• **PROBLEM**:
What you write should be an exact copy of the material, from its first line through the line containing "[metal layers]".
***
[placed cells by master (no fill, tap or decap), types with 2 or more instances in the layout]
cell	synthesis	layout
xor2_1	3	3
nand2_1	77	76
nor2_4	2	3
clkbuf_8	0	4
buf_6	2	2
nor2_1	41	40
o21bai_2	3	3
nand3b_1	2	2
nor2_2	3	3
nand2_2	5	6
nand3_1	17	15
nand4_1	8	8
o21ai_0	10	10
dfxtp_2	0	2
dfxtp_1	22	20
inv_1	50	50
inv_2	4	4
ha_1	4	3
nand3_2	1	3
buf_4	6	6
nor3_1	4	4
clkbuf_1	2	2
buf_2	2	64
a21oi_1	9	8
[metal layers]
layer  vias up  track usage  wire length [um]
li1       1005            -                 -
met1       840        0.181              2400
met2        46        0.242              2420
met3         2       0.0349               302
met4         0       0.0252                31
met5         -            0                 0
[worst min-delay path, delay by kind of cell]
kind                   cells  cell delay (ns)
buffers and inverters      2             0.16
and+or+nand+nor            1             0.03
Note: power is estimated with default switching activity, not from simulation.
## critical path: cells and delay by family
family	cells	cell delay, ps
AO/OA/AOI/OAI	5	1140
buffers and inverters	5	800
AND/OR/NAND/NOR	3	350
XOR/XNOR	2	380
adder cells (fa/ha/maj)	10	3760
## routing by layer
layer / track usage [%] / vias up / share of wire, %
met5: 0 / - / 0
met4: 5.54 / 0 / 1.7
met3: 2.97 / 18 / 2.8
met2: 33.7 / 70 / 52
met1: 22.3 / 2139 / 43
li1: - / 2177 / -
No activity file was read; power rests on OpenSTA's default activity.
## src/rtl/vmem_pkg.sv

```systemverilog
// Shared definitions for the video-memory write-port controller.
//   ADDR_W/DATA_W : default write address / pixel widths (8192 x RGB555)
//   ROW_W/COL_W   : address split, address = {row, col}
//   state_t       : controller states
//   BLACK         : colour used by the post-reset clear
//   pix_addr      : builds a memory address from row/column
package vmem_pkg;

    localparam int ADDR_W = 13;
    localparam int DATA_W = 15;
    localparam int ROW_W  = 6;
    localparam int COL_W  = 7;

    typedef enum logic [0:0] {
        IDLE  = 1'b0,
        CLEAR = 1'b1
    } state_t;

    localparam logic [14:0] BLACK = 15'h0;

    function automatic logic [ROW_W+COL_W-1:0] pix_addr(
        input logic [ROW_W-1:0] row,
        input logic [COL_W-1:0] col
    );
        return {row, col};
    endfunction

endpackage

```

## src/rtl/vmem_wr_ctrl_if.sv

```systemverilog
// Bundle of all handshake and memory-port signals of vmem_wr_ctrl.
//   req0/addr0/data0/ack0 : requester 0 (CPU store path)
//   req1/addr1/data1/ack1 : requester 1 (game/sprite logic)
//   clr_start/clr_color   : clear command and fill colour; clr_busy status
//   mem_waddr/wdata/web   : registered write port towards the vmem
// master = requesters + memory side, slave = the controller.
interface vmem_wr_ctrl_if #(
    parameter int ADDR_W = 13,
    parameter int DATA_W = 15
);
    import vmem_pkg::*;

    logic              req0;
    logic [ADDR_W-1:0] addr0;
    logic [DATA_W-1:0] data0;
    logic              ack0;
    logic              req1;
    logic [ADDR_W-1:0] addr1;
    logic [DATA_W-1:0] data1;
    logic              ack1;
    logic              clr_start;
    logic [DATA_W-1:0] clr_color;
    logic              clr_busy;
    logic [ADDR_W-1:0] mem_waddr;
    logic [DATA_W-1:0] mem_wdata;
    logic              mem_web;

    modport master (
        output req0, addr0, data0, req1, addr1, data1, clr_start, clr_color,
        input  ack0, ack1, clr_busy, mem_waddr, mem_wdata, mem_web
    );

    modport slave (
        input  req0, addr0, data0, req1, addr1, data1, clr_start, clr_color,
        output ack0, ack1, clr_busy, mem_waddr, mem_wdata, mem_web
    );

endinterface

```

## src/rtl/vmem_wr_ctrl_rr_arb2.sv

```systemverilog
// Two-way round-robin arbiter, purely combinational.
//   elig         : per-requester eligibility
//   last_gnt     : requester granted on the last tie-relevant grant (0/1)
//   gnt          : one-hot grant
//   last_gnt_nxt : value for the caller's last_gnt register
module rr_arb2 (
    input  logic [1:0] elig,
    input  logic       last_gnt,
    output logic [1:0] gnt,
    output logic       last_gnt_nxt
);
    import vmem_pkg::*;

    always_comb begin
        gnt          = '0;
        last_gnt_nxt = last_gnt;
        unique case (elig)
            2'b01:   gnt = 2'b01;
            2'b10:   gnt = 2'b10;
            // tie: the requester that did not win last time goes first
            2'b11:   gnt = last_gnt ? 2'b01 : 2'b10;
            default: gnt = '0;
        endcase
        if (gnt[0]) begin
            last_gnt_nxt = 1'b0;
        end else if (gnt[1]) begin
            last_gnt_nxt = 1'b1;
        end
    end

endmodule

```

## src/rtl/vmem_wr_ctrl.sv

```systemverilog
// Owner of the single vmem write port. Arbitrates two single-word
// requesters round-robin and runs a full-memory clear sequencer
// (after reset when RESET_CLEAR=1, and on clr_start).
//   clkb  : clock, also the vmem write-port clock
//   rst_n : synchronous active-low reset
//   bus   : requester handshakes, clear command/status, memory write port
// All outputs are registered; at most one write per cycle.
module vmem_wr_ctrl #(
    parameter int ADDR_W      = 13,
    parameter int DATA_W      = 15,
    parameter bit RESET_CLEAR = 1'b1
) (
    input  logic           clkb,
    input  logic           rst_n,
    vmem_wr_ctrl_if.slave  bus
);
    import vmem_pkg::*;

    state_t            state_q, state_d;
    logic [ADDR_W-1:0] cnt_q, cnt_d;
    logic [DATA_W-1:0] color_q, color_d;
    logic              last_gnt_q, last_gnt_d;
    logic              mem_web_q, mem_web_d;
    logic [ADDR_W-1:0] mem_waddr_q, mem_waddr_d;
    logic [DATA_W-1:0] mem_wdata_q, mem_wdata_d;
    logic              ack0_q, ack0_d;
    logic              ack1_q, ack1_d;
    logic              clr_busy_q, clr_busy_d;

    logic [1:0]        elig;
    logic [1:0]        gnt;
    logic              arb_last_nxt;

    // A requester still holding req during its ack cycle is not eligible,
    // otherwise the same word would be written twice.
    assign elig = {bus.req1 & ~ack1_q, bus.req0 & ~ack0_q};

    rr_arb2 u_arb (
        .elig         (elig),
        .last_gnt     (last_gnt_q),
        .gnt          (gnt),
        .last_gnt_nxt (arb_last_nxt)
    );

    always_comb begin
        state_d     = state_q;
        cnt_d       = cnt_q;
        color_d     = color_q;
        last_gnt_d  = last_gnt_q;
        mem_web_d   = 1'b0;
        mem_waddr_d = mem_waddr_q;
        mem_wdata_d = mem_wdata_q;
        ack0_d      = 1'b0;
        ack1_d      = 1'b0;

        unique case (state_q)
            IDLE: begin
                if (gnt[0]) begin
                    mem_web_d   = 1'b1;
                    mem_waddr_d = bus.addr0;
                    mem_wdata_d = bus.data0;
                    ack0_d      = 1'b1;
                end else if (gnt[1]) begin
                    mem_web_d   = 1'b1;
                    mem_waddr_d = bus.addr1;
                    mem_wdata_d = bus.data1;
                    ack1_d      = 1'b1;
                end
                last_gnt_d = arb_last_nxt;
                if (bus.clr_start) begin
                    color_d = bus.clr_color;
                    cnt_d   = '0;
                    state_d = CLEAR;
                end
            end
            CLEAR: begin
                mem_web_d   = 1'b1;
                mem_waddr_d = cnt_q;
                mem_wdata_d = color_q;
                cnt_d       = cnt_q + ADDR_W'(1);
                // terminal-count compare: the counter never re-issues address 0
                if (cnt_q == '1) begin
                    state_d = IDLE;
                end
            end
            default: state_d = IDLE;
        endcase

        // Busy covers the cycle in which the final clear write is on the port.
        clr_busy_d = (state_q == CLEAR) || (state_d == CLEAR);
    end

    always_ff @(posedge clkb) begin
        if (!rst_n) begin
            state_q     <= RESET_CLEAR ? CLEAR : IDLE;
            cnt_q       <= '0;
            color_q     <= DATA_W'(BLACK);
            last_gnt_q  <= 1'b1;
            mem_web_q   <= 1'b0;
            mem_waddr_q <= '0;
            mem_wdata_q <= '0;
            ack0_q      <= 1'b0;
            ack1_q      <= 1'b0;
            clr_busy_q  <= RESET_CLEAR;
        end else begin
            state_q     <= state_d;
            cnt_q       <= cnt_d;
            color_q     <= color_d;
            last_gnt_q  <= last_gnt_d;
            mem_web_q   <= mem_web_d;
            mem_waddr_q <= mem_waddr_d;
            mem_wdata_q <= mem_wdata_d;
            ack0_q      <= ack0_d;
            ack1_q      <= ack1_d;
            clr_busy_q  <= clr_busy_d;
        end
    end

    assign bus.mem_web   = mem_web_q;
    assign bus.mem_waddr = mem_waddr_q;
    assign bus.mem_wdata = mem_wdata_q;
    assign bus.ack0      = ack0_q;
    assign bus.ack1      = ack1_q;
    assign bus.clr_busy  = clr_busy_q;

endmodule

```

## src/flat_wrapper.sv

```systemverilog
// flat-port wrapper written by rule: the top's interface ports become plain ports
module vmem_wr_ctrl_flat import vmem_pkg::*;
#(
    parameter int ADDR_W      = 13,
    parameter int DATA_W      = 15,
    parameter bit RESET_CLEAR = 1'b1
)
  (clkb, rst_n, bus_req0, bus_addr0, bus_data0, bus_req1, bus_addr1, bus_data1, bus_clr_start, bus_clr_color, bus_ack0, bus_ack1, bus_clr_busy, bus_mem_waddr, bus_mem_wdata, bus_mem_web);
  vmem_wr_ctrl_if #(.ADDR_W(ADDR_W), .DATA_W(DATA_W)) bus_i ();
  input  logic clkb;
  input  logic rst_n;
  input wire logic [$bits(bus_i.req0)-1:0] bus_req0;
  input wire logic [$bits(bus_i.addr0)-1:0] bus_addr0;
  input wire logic [$bits(bus_i.data0)-1:0] bus_data0;
  input wire logic [$bits(bus_i.req1)-1:0] bus_req1;
  input wire logic [$bits(bus_i.addr1)-1:0] bus_addr1;
  input wire logic [$bits(bus_i.data1)-1:0] bus_data1;
  input wire logic [$bits(bus_i.clr_start)-1:0] bus_clr_start;
  input wire logic [$bits(bus_i.clr_color)-1:0] bus_clr_color;
  output wire logic [$bits(bus_i.ack0)-1:0] bus_ack0;
  output wire logic [$bits(bus_i.ack1)-1:0] bus_ack1;
  output wire logic [$bits(bus_i.clr_busy)-1:0] bus_clr_busy;
  output wire logic [$bits(bus_i.mem_waddr)-1:0] bus_mem_waddr;
  output wire logic [$bits(bus_i.mem_wdata)-1:0] bus_mem_wdata;
  output wire logic [$bits(bus_i.mem_web)-1:0] bus_mem_web;
  assign bus_i.req0 = bus_req0;
  assign bus_i.addr0 = bus_addr0;
  assign bus_i.data0 = bus_data0;
  assign bus_i.req1 = bus_req1;
  assign bus_i.addr1 = bus_addr1;
  assign bus_i.data1 = bus_data1;
  assign bus_i.clr_start = bus_clr_start;
  assign bus_i.clr_color = bus_clr_color;
  assign bus_ack0 = bus_i.ack0;
  assign bus_ack1 = bus_i.ack1;
  assign bus_clr_busy = bus_i.clr_busy;
  assign bus_mem_waddr = bus_i.mem_waddr;
  assign bus_mem_wdata = bus_i.mem_wdata;
  assign bus_mem_web = bus_i.mem_web;
  vmem_wr_ctrl #(.ADDR_W(ADDR_W), .DATA_W(DATA_W), .RESET_CLEAR(RESET_CLEAR)) u_core (.clkb(clkb), .rst_n(rst_n), .bus(bus_i));
endmodule
```

## config.mk

```make
export PLATFORM = sky130hd
export DESIGN_NAME = vmem_wr_ctrl_flat
export DESIGN_NICKNAME = d
export VERILOG_FILES = /design/src/rtl/vmem_pkg.sv /design/src/rtl/vmem_wr_ctrl_if.sv /design/src/rtl/vmem_wr_ctrl_rr_arb2.sv /design/src/rtl/vmem_wr_ctrl.sv /design/src/flat_wrapper.sv
export SDC_FILE = /design/constraint.sdc
export NUM_CORES = 1
export LEC_CHECK = 0
export CAP_MARGIN = 5
export CORE_MARGIN = 10
export CORE_UTILIZATION = 25
export CTS_BUF_LIST = sky130_fd_sc_hd__clkbuf_8
export CTS_CLUSTER_DIAMETER = 100
export DETAILED_ROUTE_END_ITERATION = 10
export GPL_ROUTABILITY_DRIVEN = 0
export PLACE_DENSITY = 0.5
export SYNTH_ARGS = -nofsm -noshare
export SYNTH_HDL_FRONTEND = slang
export SYNTH_SLANG_ARGS = --single-unit
```

## constraint.sdc

```tcl
create_clock -name clkb -period 1.93 [get_ports clkb]
set_input_delay 0.386 -clock clkb [delete_from_list [all_inputs] [get_ports clkb]]
set_output_delay 0.386 -clock clkb [all_outputs]
set_load 0.05 [all_outputs]
```

==> qor.txt <==
clk_skew: 0.00464 ns
max cap viols: 0
Distinct cells, synth: 36
initial antenna violation count: 0
crit path launch type: register
DP HPWL: 6800 microns
worst hold path endpoint: u_core.bus.mem_wdata[13]$_SDFFE_PN0P_
Top delay family on crit path: buffers and inverters
Die X: 122 microns
clock tree from TritonCTS: done
Layout area overhead: 60.5%
LEAKAGE: 0.00158 uW
Num CTS Buffers: 9
die height: 122 microns
main flop type after synthesis: dfxtp_1
antenna-violating nets left: 0
Filler cells: 1,032
cells taking the most area after synthesis: dfxtp_1 (48%), nand2_1 (9.5%), o221ai_1 (9.4%), o21ai_0 (6.0%), nor2_1 (5.2%)
final hold vios: 0
Buf/Inv on CP: 1
Required @ worst endpoint: 1.54 ns
Placeable Area: 10,200 sq um
Hold Buf Count CTS: 0
R2R Path End: u_core.cnt_q[12]$_SDFFE_PN0P_
hold wc startpoint: u_core.color_q[13]$_SDFFE_PN0P_
Setup CP Type: reg -> out
Hold WC Path Type: reg -> reg
Slew Limit Fails: 0
metal1 wirelength: 4020 microns
port bufs: 107
row count: 37
final critical-path required period: 1.88 ns
Async SR Flop Fraction: 0%
post-synth top area cell: dfxtp_1
crit end category: output pin
Vias: 2,763
Avg WL per Cell: 16.1 microns
drt pass-1 iters: 4
initial DRC count: 155
WL met3: 862 microns
Mapped Area: 2610 sq um
first-pass GRT wire length: 14,700 microns
hold path depth: 2
H-tree levels: 3
setup slack on the worst flop-to-flop path: 0.12 ns
CP Cell Sequence: clkdlybuf4s50_1
die area: 14,900 sq um
worst hold slack: 0.455 ns
EDFF count, synth: 0
slowest stage cell, crit path: clkdlybuf4s50_1
syn_nets: 402
worst slew pin tran: 0.516 ns
layout cell share with drive strength beyond 1: 11.3%
CP max FO: 2
P per Cell Area: 700 nW/um^2
clk_lat worst skew: 0.34 ns
RR Startpoint: u_core.cnt_q[5]$_SDFFE_PN0P_
YS warnings: 0
most common cell in the netlist: nand2_1
Mapped Cells: 325
via/cell ratio: 4.77
largest net degree at the start of global routing: 28
Area after DPL: 3930 sq um
r2r worst-path depth: 4
# clock sinks: 62
total gr overflow: 0
peak supply drop: 257 uV
initial core utilization: 25.5%
register area share after synthesis: 47.6%
Max Clk Rate: 531 MHz
RSZ-0062 raised after global routing: false
# DRC: 0
Total GRT Usage: 12.3%
PostCTS Resize Cnt: 0
Final setup viols: 0
Ports: 108
Fin Setup TNS: 0 ns
total chip power: 2930 uW
Yosys reg bits: 62
slew margin rel.: 65.5%
Tcrit/Tclk final: 97.6%
most frequent cells after synthesis: nand2_1 (66), dfxtp_1 (62), nor2_1 (36), o21ai_0 (31), o221ai_1 (28)
Mean Syn Cell Area: 8.02 sq um
CP peak stage delay: 0.82 ns
status: finished, final reports clean
top cell type's share of synthesized area: 47.6%
ANT cells: 0
Final #Nets: 515
Final Cell Area: 4180 sq um
Max Root-Sink Buffers: 2
Clock Tree Root: clkbuf_8
Setup Buffers After CTS: 0
final WL: 9330 microns
top sig layer: met4
vias in the first global route: 2,912
Worst-path clk slew: 0.07 ns
Arr. time, crit path: 1.50 ns
WL met2: 4300 microns
-- routing by layer --
metal	vias up	global-route usage, %
met4	0	4.71
met1	1259	14.6
li1	1394	-
met2	97	19.4
met5	-	0
met3	13	5.27
-- cells by family (layout without fill, tap and decap cells) --
kind of cell | Yosys count | in the layout | share of synthesized area, %
DFF | 62 | 62 | 47.6
and+or+nand+nor | 131 | 131 | 22.3
buffers and inverters | 30 | 148 | 4.42
AOI/OAI and AO/OA | 98 | 98 | 24.0
adders and majority gates | 1 | 1 | 0.480
muxes | 3 | 3 | 1.25
-- registers in the layout, summed over array words and instances (netlist names) --
register,flops
u_core.bus.mem_web,1
u_core.bus.ack1,1
u_core.bus.mem_wdata,15
u_core.last_gnt_q,1
u_core.bus.clr_busy,1
u_core.bus.ack0,1
u_core.state_q,1
u_core.bus.mem_waddr,13
u_core.cnt_q,13
u_core.color_q,15
-- through the flow --
| stage | std cells | setup WS, ns | utilization [%] |
|---|---|---|---|
| floorplan | 325 | 0.0367 | - |
| global placement | 563 | 0.129 | 38.4 |
| detailed placement | 563 | 0.0466 | 38.4 |
| CTS | 579 | 0.0105 | 40.7 |
| global route | 579 | 0.000147 | 40.9 |
| finish | 579 | 0.0469 | 40.9 |
-- cells in the final DEF (no fill, tap or decap), types with 2 or more instances in the layout --
cell	synthesis	final
a21oi_1	26	26
a31oi_1	5	5
buf_12	0	4
buf_4	0	22
bufinv_16	0	2
clkbuf_8	0	12
clkdlybuf4s50_1	0	91
dfxtp_1	62	62
dlymetal6s2s_1	0	8
inv_1	6	7
mux2_2	2	2
nand2_1	66	66
nand2b_1	3	3
nand3_1	3	3
nand3b_1	2	2
nand4_1	4	4
nor2_1	36	35
nor2b_1	3	3
nor3_1	3	3
o211ai_1	2	2
o21ai_0	31	31
o221ai_1	28	28
o311ai_0	3	3
or3_2	2	2
-- worst max-delay path by stage --
stage | start | to | slack (ns) | depth (start not counted)
floorplan | u_core.bus.ack1$_SDFF_PP0_ | u_core.bus.mem_wdata[1]$_SDFFE_PN0P_ | 0.04 | 7
global placement | bus_req1 | u_core.bus.mem_waddr[8]$_SDFFE_PN0P_ | 0.13 | 6
detailed placement | bus_req0 | u_core.bus.mem_wdata[8]$_SDFFE_PN0P_ | 0.05 | 6
CTS | u_core.bus.mem_wdata[2]$_SDFFE_PN0P_ | bus_mem_wdata[2] | 0.01 | 1
global route | u_core.bus.mem_wdata[9]$_SDFFE_PN0P_ | bus_mem_wdata[9] | 0.0001 | 1
finish | u_core.bus.mem_wdata[9]$_SDFFE_PN0P_ | bus_mem_wdata[9] | 0.05 | 1
-- worst register-to-register path, stage by stage, from the launching register on --
cell and delay, ns:
dfxtp_1 0.45, nand4_2 0.19, or4_4 0.57, or3b_1 0.38
a31oi_1 0.14
-- layout make-up --
cell class	count	area [sq um]	area share (%)
multi-input cells	233	1260	30.0
repair buffers	125	1260	30.0
flip-flops and latches	62	1240	29.7
well taps	136	170	4.07
clock buffers	12	165	3.95
clock inverters	4	68.8	1.64
inverters	7	26.3	0.628
-- power by group --
group	internal, uW	total [uW]	switching (uW)
logic	182	307	125
registers	1290	1290	5.75
clock network	827	1330	501
total	2300	2930	631
(Power assumes the default switching activity.)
***
• **YOUR SOLUTION**:
[placed cells by master (no fill, tap or decap), types with 2 or more instances in the layout]
cell	synthesis	layout
xor2_1	3	3
nand2_1	77	76
nor2_4	2	3
clkbuf_8	0	4
buf_6	2	2
nor2_1	41	40
o21bai_2	3	3
nand3b_1	2	2
nor2_2	3	3
nand2_2	5	6
nand3_1	17	15
nand4_1	8	8
o21ai_0	10	10
dfxtp_2	0	2
dfxtp_1	22	20
inv_1	50	50
inv_2	4	4
ha_1	4	3
nand3_2	1	3
buf_4	6	6
nor3_1	4	4
clkbuf_1	2	2
buf_2	2	64
a21oi_1	9	8
[metal layers]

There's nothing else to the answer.